Microstructural, trace element and geochronological characterization of TiO2 polymorphs and implications for mineral exploration

Abstract

The geochemistry of rutile (TiO2) has recently found its use in mineral exploration with some studies reporting anomalous concentrations of Fe, W, V, Sn and Sb in rutile associated with mineralized ore systems. However, the use of rutile as a prospecting tool is likely to be complicated by the systematic changes in trace element composition with TiO2 polymorph type (anatase, brookite and rutile).Here we present TiO2 trace element and U–Pb geochronological data from the mineralized and barren portions of the Palaeoproterozoic Moorarie Supersuite and (Capricorn Orogen, Western Australia), with a focus on the Minnie Creek Molybdenum Prospect in the northern part of the Gascoyne Province. The barren samples contain all three TiO2 polymorphs (anatase, brookite and rutile). Textures suggest anatase and brookite may have formed during low-T metamorphism, either through replacement of previous rutile grains or titaniferous minerals. Rutile grains from barren samples yield variable U–Pb ages (ca. 3.0–2.2Ga) as well as variable textures and chemical compositions suggesting detrital origins, thus most likely representing metasedimentary units intruded by the Moorarie Supersuite. Rutile grains from the Minnie Creek prospect yield Palaeoproterozoic (ca. 1.77–1.75Ga) U–Pb cooling ages and Nb+Ta concentrations of up to 17wt% that along with inclusions of manganocolumbite, oscillatory and patchy zonation of Nb and Fe, suggest a magmatic origin.The commonly used pathfinder elements for gold and base-metal mineralisation (Fe, Cr, V, W, Sn and Sb) are shown to be systematically lower in anatase and brookite, thus yielding false negatives if polymorph type is not identified during reconnaissance studies.

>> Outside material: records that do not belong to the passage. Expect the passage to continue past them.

**src/cft_pkg.sv**
```systemverilog
package cft_pkg;

   //////////////////////////////
   // Field widths
   //////////////////////////////

   localparam int WORD_W   = 16;               // Machine word
   localparam int OP_W     = 4;                // Opcode field
   localparam int OFFSET_W = 10;               // Page offset in IR
   localparam int PAGE_W   = 6;                // PC page bits, PC[15:10]

   typedef logic [WORD_W-1:0] word_t;          // ibus, addresses, IR

   //////////////////////////////
   // ALU flags
   //////////////////////////////

   // Bit order matches the skip mask, v at bit 3 down to z at bit 0
   typedef struct packed {
      logic v;                                 // Overflow
      logic l;                                 // Link
      logic n;                                 // Negative
      logic z;                                 // Zero
   } flags_t;

   //////////////////////////////
   // Instruction register view
   //////////////////////////////

   typedef struct packed {
      logic [OP_W-1:0]     op;                 // IR[15:12]
      logic                ind;                // IR[11], indirect
      logic                cur_page;           // IR[10], current page
      logic [OFFSET_W-1:0] offset;             // IR[9:0]
   } ir_fields_t;

   // Same offset bits, read as a skip condition
   typedef struct packed {
      logic [OFFSET_W-6:0] rsvd;               // IR[9:5], not part of the test
      logic                invert;             // IR[4]
      flags_t              mask;               // IR[3:0]
   } skip_cond_t;

   //////////////////////////////
   // Block results
   //////////////////////////////

   typedef struct packed {
      logic  valid;                            // One cycle after RAGL
      word_t addr;                             // Operand address
   } agl_result_t;

   // Control bus as seen by the rest of the machine
   typedef struct packed {
      logic            ir0;                    // IR[0]
      logic            ir2;                    // IR[2]
      logic            ir11;                   // IR[11], indirection
      logic [OP_W-1:0] ir12_15;                // IR[15:12]
      logic            skip;                   // Skip request, active high
      logic            ibus_en;                // We are driving ibus
      word_t           ibus;                   // Zero when not driving
   } cbus_t;

endpackage

```
**src/ir_decode.sv**
```systemverilog
module ir_decode import cft_pkg::*; (
   input  logic       clk,                     // Board clock
   input  logic       rst_n,                   // Sync reset, active low
   input  word_t      ibus_in,                 // Internal bus word
   input  logic       wir,                     // Write IR strobe
   output ir_fields_t fields                   // IR split into fields
);

   word_t ir_q;                                // The instruction register

   //////////////////////////////
   // Register
   //////////////////////////////

   // Loaded on WIR, new fields visible from the next cycle
   always_ff @(posedge clk) begin
      if (!rst_n) begin
         ir_q <= '0;                           // IR reads as zero after reset
      end else if (wir) begin
         ir_q <= ibus_in;                      // Latch the fetched word
      end
   end

   //////////////////////////////
   // Field view
   //////////////////////////////

   // Downstream blocks only see named fields
   always_comb begin
      fields = ir_fields_t'(ir_q);             // Op, ind, cur_page, offset
   end

endmodule

```
**src/skip_branch_logic.sv**
```systemverilog
module skip_branch_logic import cft_pkg::*; (
   input  logic       clk,                     // Board clock
   input  logic       rst_n,                   // Sync reset, active low
   input  ir_fields_t fields,                  // Current IR fields
   input  flags_t     flags,                   // ALU flags
   input  logic       skip_test,               // Evaluate the condition
   input  logic       skip_ext,                // External skip level
   output logic       skip_taken               // One-cycle skip pulse
);

   skip_cond_t   cond;                         // Offset read as a condition
   logic [3:0]   sel_flags;                    // Flags picked by the mask
   logic         flag_hit;                     // Any selected flag set
   logic         skip_now;                     // Outcome of this cycle
   logic         skip_q;                       // Registered outcome

   //////////////////////////////
   // Condition test
   //////////////////////////////

   always_comb begin
      cond      = skip_cond_t'(fields.offset); // IR[4] invert, IR[3:0] mask
      sel_flags = cond.mask & flags;           // Bitwise over v,l,n,z
      flag_hit  = |sel_flags;                  // OR of the selected flags
      // Zero mask gives hit 0, so invert alone means skip always
      skip_now  = (flag_hit ^ cond.invert) | skip_ext;
   end

   //////////////////////////////
   // Skip register
   //////////////////////////////

   // High only in the cycle after a strobe; back-to-back strobes chain
   always_ff @(posedge clk) begin
      if (!rst_n) begin
         skip_q <= 1'b0;                       // No skip pending
      end else begin
         skip_q <= skip_test & skip_now;       // Drops without a new strobe
      end
   end

   assign skip_taken = skip_q;                 // To bus merge

endmodule

```
**src/addr_gen.sv**
```systemverilog
module addr_gen import cft_pkg::*; (
   input  logic              clk,              // Board clock
   input  logic              rst_n,            // Sync reset, active low
   input  ir_fields_t        fields,           // Current IR fields
   input  logic [PAGE_W-1:0] pc_hi,            // PC[15:10]
   input  logic              ragl,             // Read AGL strobe
   output agl_result_t       result            // Valid bit and address
);

   word_t addr_next;                           // Address formed this cycle
   word_t addr_q;                              // Held operand address
   logic  valid_q;                             // Set for one cycle per strobe

   //////////////////////////////
   // Page select
   //////////////////////////////

   always_comb begin
      if (fields.cur_page) begin
         addr_next = {pc_hi, fields.offset};   // Current page
      end else begin
         addr_next = {{PAGE_W{1'b0}}, fields.offset}; // Page zero
      end
   end

   //////////////////////////////
   // Result registers
   //////////////////////////////

   always_ff @(posedge clk) begin
      if (!rst_n) begin
         valid_q <= 1'b0;                      // Bus idle after reset
      end else begin
         valid_q <= ragl;                      // Exactly one cycle per strobe
      end
   end

   // Operand address, loaded on each RAGL strobe
   always_ff @(posedge clk) begin
      if (ragl) begin
         addr_q <= addr_next;
      end
   end

   assign result = '{valid: valid_q, addr: addr_q}; // To bus merge

endmodule

```
**src/bus_merge.sv**
```systemverilog
module bus_merge import cft_pkg::*; #(
   parameter word_t RESET_VECTOR = 16'h8000    // Word driven during reset hold
) (
   input  ir_fields_t  fields,                 // Current IR fields
   input  logic        skip_taken,             // From skip logic
   input  agl_result_t agl,                    // From address generation
   input  logic        rsthold,                // Reset hold level
   output cbus_t       cbus                    // Control bus outputs
);

   logic  drive_en;                            // Someone owns ibus
   word_t drive_val;                           // Word put on ibus

   //////////////////////////////
   // ibus priority
   //////////////////////////////

   // Reset hold wins over the AGL, whatever it shows
   always_comb begin
      if (rsthold) begin
         drive_en  = 1'b1;
         drive_val = RESET_VECTOR;             // CPU fetches from the vector
      end else if (agl.valid) begin
         drive_en  = 1'b1;
         drive_val = agl.addr;                 // Operand address
      end else begin
         drive_en  = 1'b0;
         drive_val = '0;                       // Idle bus reads zero
      end
   end

   //////////////////////////////
   // Control bus assembly
   //////////////////////////////

   always_comb begin
      cbus         = '0;
      cbus.ir0     = fields.offset[0];         // IR[0]
      cbus.ir2     = fields.offset[2];         // IR[2]
      cbus.ir11    = fields.ind;               // IR[11]
      cbus.ir12_15 = fields.op;                // IR[15:12]
      cbus.skip    = skip_taken;               // Straight through
      cbus.ibus_en = drive_en;
      cbus.ibus    = drive_val;
   end

endmodule

```
**src/cft_pb1.sv**
```systemverilog
module cft_pb1 import cft_pkg::*; #(
   parameter word_t RESET_VECTOR = 16'h8000    // Passed to the bus merge
) (
   input  logic              clk,              // Board clock
   input  logic              rst_n,            // Sync reset, active low
   input  word_t             ibus_in,          // Incoming ibus word
   input  logic              wir,              // Write IR
   input  logic              ragl,             // Read AGL
   input  logic              skip_test,        // Evaluate skip condition
   input  flags_t            flags,            // ALU flags
   input  logic              skip_ext,         // External skip level
   input  logic [PAGE_W-1:0] pc_hi,            // PC[15:10]
   input  logic              rsthold,          // Reset hold level
   output cbus_t             cbus              // Control bus outputs
);

   //////////////////////////////
   // Internal wires
   //////////////////////////////

   ir_fields_t  ir_fields;                     // IR, as named fields
   logic        skip_taken;                    // Skip pulse
   agl_result_t agl_result;                    // Operand address and valid

   //////////////////////////////
   // Instruction register
   //////////////////////////////

   ir_decode ir_decode_i (
      .clk     (clk),
      .rst_n   (rst_n),
      .ibus_in (ibus_in),
      .wir     (wir),
      .fields  (ir_fields)
   );

   //////////////////////////////
   // Skip/branch logic
   //////////////////////////////

   skip_branch_logic skip_branch_logic_i (
      .clk        (clk),
      .rst_n      (rst_n),
      .fields     (ir_fields),
      .flags      (flags),
      .skip_test  (skip_test),
      .skip_ext   (skip_ext),
      .skip_taken (skip_taken)
   );

   //////////////////////////////
   // Address generation
   //////////////////////////////

   addr_gen addr_gen_i (
      .clk    (clk),
      .rst_n  (rst_n),
      .fields (ir_fields),
      .pc_hi  (pc_hi),
      .ragl   (ragl),
      .result (agl_result)
   );

   //////////////////////////////
   // Bus merge
   //////////////////////////////

   // Reset vector path and AGL share ibus here
   bus_merge #(
      .RESET_VECTOR (RESET_VECTOR)
   ) bus_merge_i (
      .fields     (ir_fields),
      .skip_taken (skip_taken),
      .agl        (agl_result),
      .rsthold    (rsthold),
      .cbus       (cbus)
   );

endmodule

```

For this reason, a ternary diagram was constructed based on the systematic changes in chemistry of TiO2 polymorphs to provide a relatively fast and easy chemical discrimination of polymorphs in large volumes of reconnaissance data. Furthermore, it is shown that high Al concentrations are characteristic of brookite and, to a lesser degree, anatase but not rutile. In addition, Sn, Nb, Ta and W concentrations in rutile may be more sensitive to igneous processes and may be used to track processes occurring in strongly fractionated granitic magmas such as pegmatites and associated deposits.